_Task description:_ The listing below holds a line with "mux2_2 0.42" and a line with "o21ai_0,358". Reproduce those two lines exactly, plus everything between them.

_Data for processing:_
### src/design/lcs_pkg.sv
package lcs_pkg;

    // field widths
    localparam int RAW_W   = 32;
    localparam int PIX_W   = 16;
    localparam int GAIN_W  = 32;
    localparam int BIAS_W  = 40;
    localparam int PT_W    = 32;
    localparam int FRAC_W  = 16;
    localparam int IDX_W   = 4;
    localparam int DATA_W  = 40;

    // datapath widths
    localparam int X_W     = 17;               // scaled input, signed
    localparam int PROD_W  = GAIN_W + X_W;     // gain * x, signed
    localparam int Q_W     = PROD_W - FRAC_W;  // integer part of gain * x + bias
    localparam int DEN_W   = 32;               // white - black, and v - black
    localparam int QUO_W   = PIX_W;            // quotient bits
    localparam int NUM_W   = DEN_W + QUO_W;    // (v - black) * range
    localparam int DIV_STEPS = QUO_W;          // one quotient bit per stage

    // guarded int mode limit
    localparam logic signed [RAW_W-1:0] GUARD_LIMIT = 32'sd16777215;

    typedef enum logic [1:0] {
        MODE_BYTE      = 2'd0,
        MODE_S16       = 2'd1,
        MODE_INT_GUARD = 2'd2,
        MODE_INT_RAW   = 2'd3
    } t_mode;

    typedef enum logic [IDX_W-1:0] {
        REG_MODE  = 4'd0,
        REG_GAIN  = 4'd1,
        REG_BIAS  = 4'd2,
        REG_BLACK = 4'd3,
        REG_WHITE = 4'd4,
        REG_OMIN  = 4'd5,
        REG_OMAX  = 4'd6,
        REG_RANGE = 4'd7
    } t_reg_idx;

    // which output a pixel takes after the black / white tests
    typedef enum logic [1:0] {
        SEL_MIN = 2'd0,
        SEL_MAX = 2'd1,
        SEL_DIV = 2'd2
    } t_sel;

    typedef struct packed {
        t_mode                      mode;
        logic signed [GAIN_W-1:0]   gain;
        logic signed [BIAS_W-1:0]   bias;
        logic signed [PT_W-1:0]     black_point;
        logic signed [PT_W-1:0]     white_point;
        logic [PIX_W-1:0]           out_min;
        logic [PIX_W-1:0]           out_max;
        logic [PIX_W-1:0]           display_range;
    } t_cfg;

    typedef struct packed {
        logic signed [RAW_W-1:0]    raw_pixel;
        logic                       frame_end;
    } t_pix_in;

    typedef struct packed {
        logic [PIX_W-1:0]           shown_pixel;
        logic                       frame_end_out;
    } t_pix_out;

    // front end to divider
    typedef struct packed {
        logic                       valid;
        t_sel                       sel;
        logic                       byte_mode;
        logic                       frame_end;
        logic [NUM_W-1:0]           num;
        logic [DEN_W-1:0]           den;
    } t_div_in;

endpackage

### src/design/lcs_div.sv
module lcs_div (
    input  logic                i_clk,
    input  logic                i_rst_n,
    input  lcs_pkg::t_cfg       i_cfg,
    input  lcs_pkg::t_div_in    i_stage,
    output logic                o_strobe,
    output lcs_pkg::t_pix_out   o_result
);
    import lcs_pkg::*;

    typedef struct packed {
        logic               valid;
        t_sel               sel;
        logic               byte_mode;
        logic               frame_end;
        logic [DEN_W-1:0]   rem;
        logic [QUO_W-1:0]   low;
        logic [QUO_W-1:0]   quo;
        logic [DEN_W-1:0]   den;
    } t_dstage;

    // one restoring step: bring down the next numerator bit
    function automatic t_dstage div_step(input t_dstage s);
        t_dstage          r;
        logic [DEN_W:0]   trial;
        r     = s;
        trial = {s.rem, s.low[QUO_W-1]};
        if (trial >= {1'b0, s.den}) begin
            r.rem = DEN_W'(trial - {1'b0, s.den});
            r.quo = {s.quo[QUO_W-2:0], 1'b1};
        end else begin
            r.rem = trial[DEN_W-1:0];
            r.quo = {s.quo[QUO_W-2:0], 1'b0};
        end
        r.low = {s.low[QUO_W-2:0], 1'b0};
        return r;
    endfunction

    t_dstage          n_src;
    t_dstage          n_st [DIV_STEPS];
    t_dstage          r_st [DIV_STEPS];
    t_dstage          w_last;
    logic [PIX_W-1:0] n_pix;
    logic             r_strobe;
    t_pix_out         r_result;

    always_comb begin
        n_src.valid     = i_stage.valid;
        n_src.sel       = i_stage.sel;
        n_src.byte_mode = i_stage.byte_mode;
        n_src.frame_end = i_stage.frame_end;
        n_src.rem       = i_stage.num[NUM_W-1:QUO_W];
        n_src.low       = i_stage.num[QUO_W-1:0];
        n_src.quo       = '0;
        n_src.den       = i_stage.den;
        n_st[0] = div_step(n_src);
        for (int k = 1; k < DIV_STEPS; k++) begin
            n_st[k] = div_step(r_st[k-1]);
        end
    end

    always_ff @(posedge i_clk) begin
        if (!i_rst_n) begin
            for (int k = 0; k < DIV_STEPS; k++) begin
                r_st[k].valid <= 1'b0;
            end
        end else begin
            r_st <= n_st;
        end
    end

    assign w_last = r_st[DIV_STEPS-1];

    always_comb begin
        case (w_last.sel)
            SEL_MIN: n_pix = i_cfg.out_min;
            SEL_MAX: n_pix = i_cfg.out_max;
            default: n_pix = w_last.quo;
        endcase
        if (w_last.byte_mode && n_pix > PIX_W'(8'hff)) begin
            n_pix = PIX_W'(8'hff);
        end
    end

    always_ff @(posedge i_clk) begin
        if (!i_rst_n) begin
            r_strobe <= 1'b0;
        end else begin
            r_strobe <= w_last.valid;
        end
        r_result.shown_pixel   <= n_pix;
        r_result.frame_end_out <= w_last.frame_end;
    end

    assign o_strobe = r_strobe;
    assign o_result = r_result;

    // quotient fits 16 bits: top of numerator below divisor on entry
    a_entry_bound: assert property (@(posedge i_clk) disable iff (!i_rst_n)
        (i_stage.valid && i_stage.sel == SEL_DIV)
        |-> (i_stage.num[NUM_W-1:QUO_W] < i_stage.den))
        else $error("divider entry numerator too large");

    // remainder is below divisor at the end of the chain
    a_rem_bound: assert property (@(posedge i_clk) disable iff (!i_rst_n)
        (w_last.valid && w_last.sel == SEL_DIV) |-> (w_last.rem < w_last.den))
        else $error("divider remainder out of range");

    // every strobe traces back to a word entering the divider
    a_strobe_src: assert property (@(posedge i_clk) disable iff (!i_rst_n)
        o_strobe |-> $past(i_stage.valid, DIV_STEPS + 1))
        else $error("result strobe without matching entry");

endmodule

### config.mk
export PLATFORM = sky130hd
export DESIGN_NAME = lcs_div
export DESIGN_NICKNAME = d
export VERILOG_FILES = /design/src/design/lcs_pkg.sv /design/src/design/lcs_div.sv
export SDC_FILE = /design/constraint.sdc
export NUM_CORES = 2
export LEC_CHECK = 0
export CAP_MARGIN = 20
export CORE_ASPECT_RATIO = 2
export CORE_MARGIN = 1
export CORE_UTILIZATION = 50
export CTS_BUF_LIST = sky130_fd_sc_hd__clkbuf_4 sky130_fd_sc_hd__clkbuf_8
export DETAILED_ROUTE_END_ITERATION = 7
export DONT_BUFFER_PORTS = 1
export GPL_TIMING_DRIVEN = 0
export SLEW_MARGIN = 40
export SYNTH_ARGS = -nofsm -noshare
export SYNTH_HDL_FRONTEND = slang
export SYNTH_SLANG_ARGS = --single-unit
### constraint.sdc
create_clock -name i_clk -period 4.5 [get_ports i_clk]
set_clock_uncertainty 0.2 [all_clocks]
set_input_delay 0.675 -clock i_clk [delete_from_list [all_inputs] [get_ports i_clk]]
set_output_delay 0.675 -clock i_clk [all_outputs]
set_load 0.05 [all_outputs]
==> results.py <==
metrics = {
    "route": {
        "drc": 0,
        "ant_nets": 0,
        "wirelength_um": 228000,
        "first_pass_iters": 8,
        "drt_iter0_markers": 2487,
        "via_per_inst": 5.79,
        "routedWlPerCell_um": 26.1,
        "vias": 50555,
    },
    "setup_path": {
        "setup.worst_path.start_class": "primary input",
        "crit_path_end_kind": "flip-flop",
        "crit_type": "primary input to flip-flop",
        "cp_data_required_time_ns": 4.94,
        "crit_fanout": 10,
        "worstPathArrival_ns": 5.05,
    },
    "sta": {
        "rsz0062_at_grt": "yes",
        "finalHoldViolations": 0,
        "finalSetupViolations": 26,
        "tightest_slew_ns": 0.990,
        "fin_crit_sh": 1.03,
        "worst_slack_ns": -0.115,
        "fmax_ghz": 0.217,
        "slew-limit-headroom": 0.323,
        "drv_slew": 0,
        "setup_tns_ns": -2.13,
        "period_minus_slack_ns": 4.61,
    },
    "synth": {
        "avgSynthCellArea_um2": 11.4,
        "synth-async-reset-ratio": 0,
        "netlist_top_cells_area": "edfxtp_1, ha_1, a21oi_1",
        "syn_nets": 7104,
        "ys_seq_area_frac": 0.543,
        "ys_types": 92,
        "synth_edf_count": 1280,
        "synthFlopType": "edfxtp_1",
        "synth_top_area_cell": "edfxtp_1",
        "ys_seq_elements": 1314,
        "syn_area_um2": 72100,
        "synth_warnings": 0,
        "synth_top_area_frac": 0.533,
        "syn_inst": 6304,
    },
    "global_route": {
        "grt_pass1_vias": 54722,
        "grt_overflow": 0,
        "grt_max_degree": 180,
        "grt_usage": 0.312,
        "grt_pass1_wl_um": 326000,
        "antenna_found_initial": 8,
    },
    "power": {
        "seqPwrFrac": 0.323,
        "powerDensity_nw_per_um2": 739,
        "swShare": 0.422,
        "ir_worst_vdd_mv": 0.401,
        "power_leakage_uw": 0.0330,
        "power_frac_clock": 0.165,
        "intPower_uw": 34800,
        "p_sw_uw": 25400,
        "p_comb_frac": 0.512,
    },
    "placement": {
        "port_buffers": 0,
        "hpwl_um": 182000,
        "gp_congestion": 1.01,
    },
    "floorplan": {
        "dieArea_um2": 146000,
        "initial_core_util": 0.505,
        "coreArea_um2": 143000,
        "die_x_um": 271,
        "rows": 196,
        "io_pins": 291,
        "fp.dieH_um": 539,
    },
    "clocking": {
        "cts_max_level": 4,
        "cts_max_path_buffers": 4,
        "cts_buffers": 200,
        "cts.sinks": 1314,
        "cts_tree": "done",
        "clk_latency_ns": 0.91,
        "clk_pin_slew_ns": 0.07,
        "clock-root-buffer": "clkbuf_8",
    },
    "final_layout": {
        "layout-drive-gt1-share": 0.117,
        "areaGrowthSynthToFinish_pct": 12.9,
        "nets": 7498,
        "utilization": 0.570,
    },
    "run": {
        "max_cap_viol_count": 0,
    },
    "min_path": {
        "hold_class": "primary input to flip-flop",
    },
    "status": {
        "violations": "setup timing",
        "outcome": "finished, violations left",
    },
}
==> registers in the layout (all words and copies together), names as in the netlist <==
register / cells
o_strobe: 1
o_result: 17
n_st: 660
r_st: 636
==> cells in the mapped netlist (13+ instances only) <==
master	number
a21o_1	234
mux2_4	27
a211oi_1	35
xor2_1	168
a21boi_0	14
nor4_1	16
and2_1	35
nand2b_1	59
edfxtp_1	1280
clkbuf_1	140
mux2_2	161
mux2i_1	35
nor3_1	72
a31oi_1	63
a211o_1	19
o21ai_0	376
mux2_1	25
o21ai_1	16
nor2b_1	65
o21bai_1	64
buf_2	17
fa_1	15
o21a_1	74
nand2_1	415
a21oi_1	528
inv_1	635
ha_1	512
nand3_1	85
nor2_1	371
nand4_1	88
o31a_1	25
xnor2_1	229
and3_1	42
dfxtp_1	34
a41oi_1	13
o31ai_1	38
o211ai_1	21
or3_1	25
a2111oi_0	19
or2_2	24
==> path summary, 6_finish.rpt <==
| kind | start | to | slack [ns] | cells past startpoint |
|---|---|---|---|---|
| setup / recovery | i_stage[3] | r_st[1596]$_DFFE_PP_ | -0.11 | 13 |
| hold / removal | i_rst_n | r_st[186]$_DFFE_PP_ | 0.07 | 1 |
| setup reg to reg | n_st[613]$_DFFE_PP_ | r_st[677]$_DFFE_PP_ | -0.03 | 16 |
| hold reg to reg | r_st[96]$_DFFE_PP_ | o_result[0]$_DFF_P_ | 0.14 | 0 |
==> worst max-delay path, cell delays in order <==
cell and delay, ns:
inv_1 0.02, ha_1 0.49, o21a_1 0.18, o31a_1 0.21
a2111oi_0 0.22, o21ai_0 0.37, a21oi_1 0.17, o21a_1 0.30
o31ai_1 0.73, a21oi_1 0.23, nor2_4 0.49, clkbuf_1 0.54
mux2_2 0.42
==> cell usage in the layout, fill, tap and decap left out, types with 59 or more instances in the layout <==
cell type,count
clkbuf_4,68
inv_1,631
clkbuf_1,90
xor2_1,168
xnor2_1,229
mux2_2,161
nor3_1,64
a31oi_1,60
nor2_1,366
nand2b_1,59
a21oi_1,511
nor2b_1,65
nand3_1,82
edfxtp_1,1280
nand4_1,88
o21ai_0,358
nand2_1,414
dlygate4sd3_1,119
o21bai_1,64
o21a_1,71
ha_1,508
clkbuf_8,214
a21o_1,234
==> routing by layer <==
metal  part of all wire  wire length [um]  track usage
met3              0.028              6340       0.0404
met2               0.59            134000        0.654
met5                  0                 0            0
met1               0.22             49100        0.167
met4               0.17             38500        0.433
==> final cells by class <==
type / instances / area (um2)
inverters: 636 / 2400
clock inverters: 89 / 579
flip-flops and latches: 1314 / 39100
clock buffers: 262 / 3300
well taps: 1881 / 2350
fillers: 12068 / 61300
diodes: 8 / 20.0
repair buffers: 197 / 2070
plain buffers: 161 / 872
multi-input cells: 4188 / 30700
==> power groups by stage <==
stage / clock network, uW / registers, uW / logic, uW
4_1_cts: 10100 / 19400 / 30100
6_report: 9900 / 19400 / 30800
3_3_place_gp: 0 / 19600 / 28200
2_1_floorplan: 0 / 18900 / 19300
3_5_place_dp: 0 / 19700 / 29000
5_1_grt: 10600 / 19700 / 32900
==> per-stage QoR <==
stage | hold WS [ns] | power, uW | area [um2] | worst slack [ns] | cells
5_1_grt | 0.0887 | 63100 | 81400 | -0.0202 | 8733
4_1_cts | 0.0507 | 59700 | 81000 | 0.00137 | 8716
3_5_place_dp | 0.130 | 48700 | 75100 | -1.62 | 8211
3_3_place_gp | 0.131 | 47800 | 74500 | -2.95 | 8185
2_1_floorplan | 0.123 | 38300 | 72100 | 0.810 | 6304
6_report | 0.0671 | 60200 | 81400 | -0.115 | 8736
==> cells by family (layout without fill, tap and decap cells) <==
logic type | count (synthesis) | in the layout | synth area share
other cells | 0 | 8 | 0
fa+ha+maj | 527 | 527 | 0.0930
buf+inv | 802 | 1345 | 0.0430
simple gates | 1351 | 1351 | 0.0887
xor+xnor | 397 | 397 | 0.0482
compound gates | 1665 | 1665 | 0.145
flops | 1314 | 1314 | 0.543
mux | 248 | 248 | 0.0395
==> repair_timing <==
action,in CTS,in global routing
cloned,0,1
setup endpoints to repair,446,258
hold buffers,120,0
resized for setup,147,54
pin swaps,13,9
buffers inserted,37,12
hold endpoints to repair,202,0
No activity file was read; power rests on OpenSTA's default activity.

_Answer below:_
mux2_2 0.42
==> cell usage in the layout, fill, tap and decap left out, types with 59 or more instances in the layout <==
cell type,count
clkbuf_4,68
inv_1,631
clkbuf_1,90
xor2_1,168
xnor2_1,229
mux2_2,161
nor3_1,64
a31oi_1,60
nor2_1,366
nand2b_1,59
a21oi_1,511
nor2b_1,65
nand3_1,82
edfxtp_1,1280
nand4_1,88
o21ai_0,358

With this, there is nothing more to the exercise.